Argentina is not, and has never been "socialist".
It has always been capitalist, and even at the height of Peron himself, it was run by a coalition of the Military, the Oligarchs, the Church, and the Labor Unions.
Since the early 80s, the Military and the Church have become much smaller players, unable to call the shots anymore.
And the Oligarchs have pretty much beat the Unions on expanding any of the social safety nets that were instituted in the 50s and 60s.
Argentina has public hospitals, which also function as teaching hospitals, but, compared to, say, the UK, where pretty much everybody uses the NHS, the degree of "socialized" health care here is much less- most people have insurance, many people never go to the public hospitals in their entire lives.
Argentina has some State run Universities- and, again, a very healthy for profit private university network as well, which is not free at all.
Compared to Germany, Norway, Finland, Sweden, Denmark, Austria, Slovenia, and Scotland, Argentina is much less "socialist" in terms of education.
Most of the utilities, telecoms, radio, tv, and newspapers are privately owned in CABA, which is a third of the population of the country.
Unlike many european many european, african, and other countries worldwide, which have state utility companies. Some provinces in Argentina have provincially owned utilities, but its far from a national, top down, socialist system.
I grew up in Seattle, which has a socialist City owned electric company that actually owns and operates its own dams and generation system, unlike Buenos Aires. 3 businessmen own the electrical grid here.

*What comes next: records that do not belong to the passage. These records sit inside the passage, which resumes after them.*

<file path="src/rtl/boss_enemy_controller.sv">
`default_nettype none
// ============================================================================
// Module   : boss_enemy_controller
// Purpose  : Single boss enemy: spawn, bounce-descend motion, N-bullet
//            multi-hit damage with invulnerability, timed death phase.
// Revision : 1.0 - initial release
// ============================================================================
module boss_enemy_controller #(
    parameter int N_BULLETS  = 8,
    parameter int COORD_W    = 10,
    parameter int HP_MAX     = 10,
    parameter int HP_W       = $clog2(HP_MAX + 1),
    parameter int SPR_W      = 32,
    parameter int SPR_H      = 32,
    parameter int BULLET_SZ  = 8,
    parameter int SCREEN_W   = 640,
    parameter int SPAWN_X    = 320,
    parameter int SPAWN_Y    = 0,
    parameter int MARGIN     = 10,
    parameter int MOVE_DIV   = 500000,
    parameter int STEP       = 2,
    parameter int DESCEND    = 8,
    parameter int Y_MAX      = 400,
    parameter int INVULN_CYC = 2500000,
    parameter int DEATH_CYC  = 12500000
) (
    input  logic                           clk25,
    input  logic                           rst_n,
    input  logic                           enable,
    input  logic [N_BULLETS*COORD_W-1:0]   bullet_x_flat,
    input  logic [N_BULLETS*COORD_W-1:0]   bullet_y_flat,
    input  logic [N_BULLETS-1:0]           bullet_active_flat,
    output logic [COORD_W-1:0]             enemy_x,
    output logic [COORD_W-1:0]             enemy_y,
    output logic                           enemy_alive,
    output logic [HP_W-1:0]                enemy_hp,
    output logic                           hit_flash,
    output logic                           dying,
    output logic                           killed_pulse,
    output logic [N_BULLETS-1:0]           bullet_hit
);

    localparam int c_mv_w  = $clog2(MOVE_DIV + 1);
    localparam int c_tm_w  = $clog2(INVULN_CYC + 1);
    localparam int c_dc_w  = $clog2(DEATH_CYC + 1);
    localparam int c_pc_w  = $clog2(N_BULLETS + 1);
    localparam int c_ext_w = COORD_W + 1;
    localparam int c_hd_w  = HP_W + c_pc_w;

    localparam logic [c_ext_w-1:0] c_right_x  = c_ext_w'(SCREEN_W - SPR_W - MARGIN);
    localparam logic [c_ext_w-1:0] c_left_x   = c_ext_w'(MARGIN);
    localparam logic [c_ext_w-1:0] c_left_thr = c_ext_w'(MARGIN + STEP);
    localparam logic [c_ext_w-1:0] c_step     = c_ext_w'(STEP);
    localparam logic [c_ext_w-1:0] c_desc     = c_ext_w'(DESCEND);
    localparam logic [c_ext_w-1:0] c_ymax     = c_ext_w'(Y_MAX);
    localparam logic [c_ext_w-1:0] c_bsz      = c_ext_w'(BULLET_SZ);
    localparam logic [c_ext_w-1:0] c_sprw_m1  = c_ext_w'(SPR_W - 1);
    localparam logic [c_ext_w-1:0] c_sprh_m1  = c_ext_w'(SPR_H - 1);
    localparam logic [COORD_W-1:0] c_step_n   = COORD_W'(STEP);
    localparam logic [COORD_W-1:0] c_spawn_x  = COORD_W'(SPAWN_X);
    localparam logic [COORD_W-1:0] c_spawn_y  = COORD_W'(SPAWN_Y);
    localparam logic [c_mv_w-1:0]  c_move_last  = c_mv_w'(MOVE_DIV - 1);
    localparam logic [c_tm_w-1:0]  c_invuln     = c_tm_w'(INVULN_CYC);
    localparam logic [c_tm_w-1:0]  c_tm_one     = c_tm_w'(1);
    localparam logic [c_dc_w-1:0]  c_death_last = c_dc_w'(DEATH_CYC - 1);
    localparam logic [HP_W-1:0]    c_hp_max     = HP_W'(HP_MAX);

    typedef enum logic [2:0] {
        ST_IDLE  = 3'd0,
        ST_SPAWN = 3'd1,
        ST_ALIVE = 3'd2,
        ST_DYING = 3'd3,
        ST_DEAD  = 3'd4
    } state_t;

    state_t              r_state;
    logic                r_dir_left;
    logic [c_mv_w-1:0]   r_move_cnt;
    logic [c_tm_w-1:0]   r_timer;
    logic [c_dc_w-1:0]   r_death_cnt;

    logic [c_ext_w-1:0]  w_ex, w_ey, w_x_inc, w_x_ext, w_y_sum;
    logic [COORD_W-1:0]  w_y_next;
    logic [N_BULLETS-1:0] w_overlap;
    logic [c_pc_w-1:0]   w_dmg;
    logic [c_hd_w-1:0]   w_hp_ext, w_dmg_ext;
    logic [HP_W-1:0]     w_hp_after;
    logic                w_take_dmg, w_kill, w_tick;

    assign w_ex = {1'b0, enemy_x};
    assign w_ey = {1'b0, enemy_y};

    // Widened by one bit so sprite/bullet extents near the top of the range never wrap
    for (genvar gi = 0; gi < N_BULLETS; gi++) begin : g_bullet
        logic [c_ext_w-1:0] w_bx, w_by;
        assign w_bx = {1'b0, bullet_x_flat[gi*COORD_W +: COORD_W]};
        assign w_by = {1'b0, bullet_y_flat[gi*COORD_W +: COORD_W]};
        assign w_overlap[gi] = bullet_active_flat[gi]
                            && (w_bx + c_bsz >= w_ex) && (w_bx <= w_ex + c_sprw_m1)
                            && (w_by + c_bsz >= w_ey) && (w_by <= w_ey + c_sprh_m1);
    end

    always_comb begin
        w_dmg = '0;
        for (int i = 0; i < N_BULLETS; i++) begin
            w_dmg = w_dmg + c_pc_w'(w_overlap[i]);
        end
    end

    assign w_hp_ext   = c_hd_w'(enemy_hp);
    assign w_dmg_ext  = c_hd_w'(w_dmg);
    assign w_hp_after = (w_hp_ext > w_dmg_ext) ? HP_W'(w_hp_ext - w_dmg_ext) : '0;
    assign w_take_dmg = (r_timer == '0) && (w_dmg != '0);
    assign w_kill     = w_take_dmg && (w_hp_after == '0);
    assign w_tick     = (r_move_cnt == c_move_last);

    assign w_x_ext  = {1'b0, enemy_x};
    assign w_x_inc  = w_x_ext + c_step;
    assign w_y_sum  = w_ey + c_desc;
    assign w_y_next = (w_y_sum > c_ymax) ? c_ymax[COORD_W-1:0] : w_y_sum[COORD_W-1:0];

    always_ff @(posedge clk25) begin
        if (!rst_n || !enable) begin
            r_state      <= ST_IDLE;
            enemy_x      <= c_spawn_x;
            enemy_y      <= c_spawn_y;
            r_dir_left   <= 1'b0;
            enemy_hp     <= '0;
            r_move_cnt   <= '0;
            r_timer      <= '0;
            r_death_cnt  <= '0;
            enemy_alive  <= 1'b0;
            hit_flash    <= 1'b0;
            dying        <= 1'b0;
            killed_pulse <= 1'b0;
            bullet_hit   <= '0;
        end else begin
            killed_pulse <= 1'b0;
            bullet_hit   <= '0;
            // Invulnerability keeps draining through the death phase
            if (r_timer != '0) begin
                r_timer   <= r_timer - 1'b1;
                hit_flash <= (r_timer != c_tm_one);
            end
            case (r_state)
                ST_IDLE: r_state <= ST_SPAWN;
                ST_SPAWN: begin
                    enemy_hp    <= c_hp_max;
                    enemy_x     <= c_spawn_x;
                    enemy_y     <= c_spawn_y;
                    r_dir_left  <= 1'b0;
                    r_move_cnt  <= '0;
                    r_death_cnt <= '0;
                    enemy_alive <= 1'b1;
                    r_state     <= ST_ALIVE;
                end
                ST_ALIVE: begin
                    bullet_hit <= w_overlap;
                    if (w_take_dmg) begin
                        r_timer   <= c_invuln;
                        hit_flash <= 1'b1;
                        enemy_hp  <= w_hp_after;
                    end
                    r_move_cnt <= w_tick ? '0 : r_move_cnt + 1'b1;
                    if (w_kill) begin
                        r_state      <= ST_DYING;
                        enemy_alive  <= 1'b0;
                        dying        <= 1'b1;
                        killed_pulse <= 1'b1;
                        r_death_cnt  <= '0;
                    end else if (w_tick) begin
                        if (!r_dir_left) begin
                            if (w_x_inc >= c_right_x) begin
                                enemy_x    <= c_right_x[COORD_W-1:0];
                                r_dir_left <= 1'b1;
                                enemy_y    <= w_y_next;
                            end else begin
                                enemy_x <= w_x_inc[COORD_W-1:0];
                            end
                        end else begin
                            if (w_x_ext <= c_left_thr) begin
                                enemy_x    <= c_left_x[COORD_W-1:0];
                                r_dir_left <= 1'b0;
                                enemy_y    <= w_y_next;
                            end else begin
                                enemy_x <= enemy_x - c_step_n;
                            end
                        end
                    end
                end
                ST_DYING: begin
                    if (r_death_cnt == c_death_last) begin
                        r_state <= ST_DEAD;
                        dying   <= 1'b0;
                    end else begin
                        r_death_cnt <= r_death_cnt + 1'b1;
                    end
                end
                ST_DEAD: begin
                end
                default: r_state <= ST_IDLE;
            endcase
        end
    end

endmodule
`default_nettype wire

</file>
<file path="config.mk">
export PLATFORM = sky130hd
export DESIGN_NAME = boss_enemy_controller
export DESIGN_NICKNAME = d
export VERILOG_FILES = /design/src/rtl/boss_enemy_controller.sv
export SDC_FILE = /design/constraint.sdc
export NUM_CORES = 1
export LEC_CHECK = 0
export ABC_AREA = 1
export BUFFER_PORTS_ARGS = -buffer_cell sky130_fd_sc_hd__buf_2
export CORE_MARGIN = 2
export CORE_UTILIZATION = 45
export CTS_BUF_LIST = sky130_fd_sc_hd__clkbuf_16
export CTS_CLUSTER_SIZE = 12
export DETAILED_ROUTE_END_ITERATION = 10
export HOLD_SLACK_MARGIN = 0.15
export PLACE_DENSITY = 0.7
export SLEW_MARGIN = 25
export SYNTH_ARGS = -nofsm -noshare
export SYNTH_HDL_FRONTEND = slang
export SYNTH_SLANG_ARGS = --single-unit
</file>
<file path="constraint.sdc">
create_clock -name clk25 -period 6.3 [get_ports clk25]
set_input_delay 1.575 -clock clk25 [delete_from_list [all_inputs] [get_ports clk25]]
set_output_delay 1.575 -clock clk25 [all_outputs]
set_load 0.02 [all_outputs]
</file>
==> qor.yml <==
outcome:
  status: "finished with violations"
  violations: "setup timing"
cells_and_area:
  drive_above_1_share_pct: 26.22
  fillers: 2979
  fin_cells: 3089
  nets: 3121
  area_delta_synth_final_pct: 31.56
drt:
  drt_iter0_markers: 1073
  route.vias.total: 16660
  post_drt_wl_per_cell_um: 15.66
  wirelength_um: 48370
  viasPerCell: 5.393
  drc: 0
  ant_nets: 0
  wl_met3_um: 3313
  wl_met2_um: 23240
  wl_met1_um: 19900
  first_pass_iters: 5
  routed.top_layer: "met5"
setup_path:
  cp-start-kind: "input pin"
  reg2reg_to: "enemy_x[8]"
  critPathMaxFanout: 8
  crit_start: "bullet_y_flat[33]"
  critPathCapture: "enemy_x[8]"
  path_buf_inv: 8
  crit_family: "adder cells"
  cp.depth: 38
  criticalPathCategory: "in2reg"
  cp_slowest_cell: "fa_1"
  rrSetupSlack_ps: -470
  crit_required_ps: 6520
  cp-end-kind: "flip-flop"
  critPathMostFrequentCell: "nand2_1"
  slowest_delay_ps: 570
  reg2regPathDepth: 35
  cp_data_arrival_time_ps: 7080
  r2r_start: "enemy_y[3]"
logic_synthesis:
  synth_area_leader_cell: "ha_1"
  netlist_area_sq_um: 14550
  async_flop_share_pct: 0
  synthTopCellsByArea: "ha_1, dfxtp_1, nand2_1"
  syn_inst: 2219
  synth-seq-cells: 101
  synth_common_cells: "nand2_1, inv_1, ha_1, nor2_1, a21oi_1"
  ys.flop_type: "dfxtp_1"
  synth.most_common_cell: "nand2_1"
  yosys.area.top_type_share_pct: 22.79
  yosysWarningCount: 0
  synth_cell_type_count: 54
  synth_edf_count: 0
  seq_area_frac_synth_pct: 13.90
  syn_area_per_cell_sq_um: 6.558
timing:
  skew_ps: 7.749
  report.final.slew_viol_count: 0
  setup_viol: 62
  min_period_ps: 6862
  setup_slack_ps: -562.2
  post-route-period-util_pct: 108.9
  slew_headroom_pct: 20.70
  worst_pin_slew_ps: 1187
  fmax_mhz: 145.7
  hold_viol: 0
  timing.hold.ws_ps: 486.8
  tns_ps: -24180
  rsz0062_at_grt: "true"
power:
  p_comb_share_pct: 57.8
  sw_frac_of_total_pct: 45.02
  powerDensity_nw_per_um2: 158.4
  p_clk_share_pct: 16.7
  power.leakage_nw: 9.512
  p_switching_mw: 1.365
  ir_drop_mv: 0.2503
  pwr-share-seq_pct: 25.5
  p_int_mw: 1.667
placed_design:
  gp_congestion: 0.9558
  hpwl_um: 37710
  port_buffers: 202
  dp_cells: 3008
clock_network:
  insertion_delay_ps: 350
  clock_path_buffers: 2
  cts_tree: "built"
  cts_max_level: 3
  cts-root-buf: "clkbuf_16"
  cts.reportedPaths.clkPinSlew_ps: 70
  clock-sinks: 101
  cts-buffers-inserted: 9
run:
  max-cap-violations: 0
hold_path:
  min_from: "r_move_cnt[9]"
  hold_path.class: "reg2reg"
die:
  die_w_um: 183.8
  coreArea_sq_um: 31720
  ioPinCount: 207
  start_util_pct: 45.88
  rows: 65
  die_area_sq_um: 33790
  fp.dieH_um: 183.8
global_routing:
  antenna_found_initial: 3
  first_global_vias: 16350
  grt_pass1_wl_um: 77490
  grtUsageTotal_pct: 28.30
  grt_max_degree: 65
  overflow: 0
==> per-layer routing <==
metal  GRT usage (%)  vias up
li1                -     8327
met1           32.75     7648
met2           50.35      548
met3           5.844      131
met4           12.19        4
met5               0        -
==> power groups by stage <==
stage | logic, mW | clock network, mW | registers [mW]
2_1_floorplan | 1.19 | 0 | 0.781
3_3_place_gp | 1.59 | 0 | 0.784
3_5_place_dp | 1.65 | 0 | 0.787
4_1_cts | 1.71 | 0.515 | 0.773
5_1_grt | 1.97 | 0.542 | 0.786
6_report | 1.75 | 0.506 | 0.774
==> final cells by class <==
class                      count  area (sq um)  area share, %
clock buffer                   9         225.2          1.176
clock inverter                 7         35.03         0.1830
timing repair buffer         482          3276          17.11
sequential                   101          2022          10.56
inverter                     302          1136          5.934
multi-input combinational   1784         11940          62.38
tap                          402         503.0          2.627
antenna                        2         5.005        0.02614
==> worst min path at each step <==
stage	end	depth (start not counted)
6_report	r_move_cnt[9]	2
5_1_grt	r_move_cnt[9]	2
4_1_cts	r_move_cnt[9]	2
3_5_place_dp	r_move_cnt[9]	2
3_3_place_gp	r_move_cnt[9]	2
2_1_floorplan	r_move_cnt[9]	2
==> cells by family (layout without fill, tap and decap cells) <==
group	after synthesis	count (layout)	synth area share, %
DFF	101	101	13.90
adders and majority gates	270	270	23.47
and+or+nand+nor	1099	1101	34.96
other	1	6	0.02577
buffers and inverters	339	800	9.338
xor gates and xnor gates	121	121	7.335
AOI/OAI and AO/OA	288	288	10.97
==> state kept, by name, indices dropped and copies added (netlist names), 3 cells and up <==
| signal | count |
|---|---|
| bullet_hit | 8 |
| enemy_hp | 4 |
| enemy_x | 9 |
| enemy_y | 7 |
| r_death_cnt | 24 |
| r_move_cnt | 19 |
| r_state | 3 |
| r_timer | 22 |
==> timing repair <==
action                     CTS  global route
buffers inserted            68             8
hold endpoints to repair     0             0
gates resized for setup     85           108
gates cloned                 3             0
pin swaps                   42            70
setup endpoints to repair   62            64
hold buffers                 0             0
==> through the flow <==
| stage | power [mW] | setup slack (ps) | util (%) | cell area [sq um] |
|---|---|---|---|---|
| floorplan | 1.968 | -310.9 | - | 14650 |
| global route | 3.302 | -835.7 | 60.35 | 19140 |
| global placement | 2.373 | -893.8 | 55.49 | 17600 |
| detailed placement | 2.434 | -1029 | 55.49 | 17600 |
| CTS | 2.999 | -414.2 | 59.15 | 18760 |
| finish | 3.032 | -562.2 | 60.36 | 19140 |
==> worst min-delay path, stage by stage, from the launching register on <==
cell and delay [ps]:
dfxtp_1 320, nand2_1 60, a21oi_1 50
==> placed cells by master (no fill, tap or decap), types with 13 or more instances in the layout <==
| master | count |
|---|---|
| nand4_1 | 89 |
| inv_2 | 23 |
| nor2_1 | 193 |
| buf_6 | 20 |
| nor2_4 | 16 |
| xnor2_1 | 23 |
| a21oi_1 | 147 |
| nand3_1 | 126 |
| dfxtp_1 | 101 |
| nand2_2 | 37 |
| ha_4 | 17 |
| o21ai_0 | 56 |
| nor2_2 | 14 |
| nand3_2 | 33 |
| inv_1 | 280 |
| nor3_1 | 42 |
| nand3b_1 | 22 |
| ha_1 | 248 |
| nand2_1 | 471 |
| xor2_1 | 93 |
| buf_4 | 273 |
| buf_2 | 184 |
| a21oi_2 | 13 |
No activity file was read; power rests on OpenSTA's default activity.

There are very few state owned businesses in Argentina, and they continue to get privatized.
Even at the height of Peronism, the large, privately owned corporations like SIAM did extremely well, with government support of their captialism, not government owned companies.
There is a history of laws that support the Unions, and of cooperatives and non-profit housing projects, much like Co-op city in NYC, but nowhere near as "socialist" as the public housing in someplace like Vienna.
Billionaires have never been a persecuted species in Argentina, and they continue to dictate what laws Milei can and cannot have.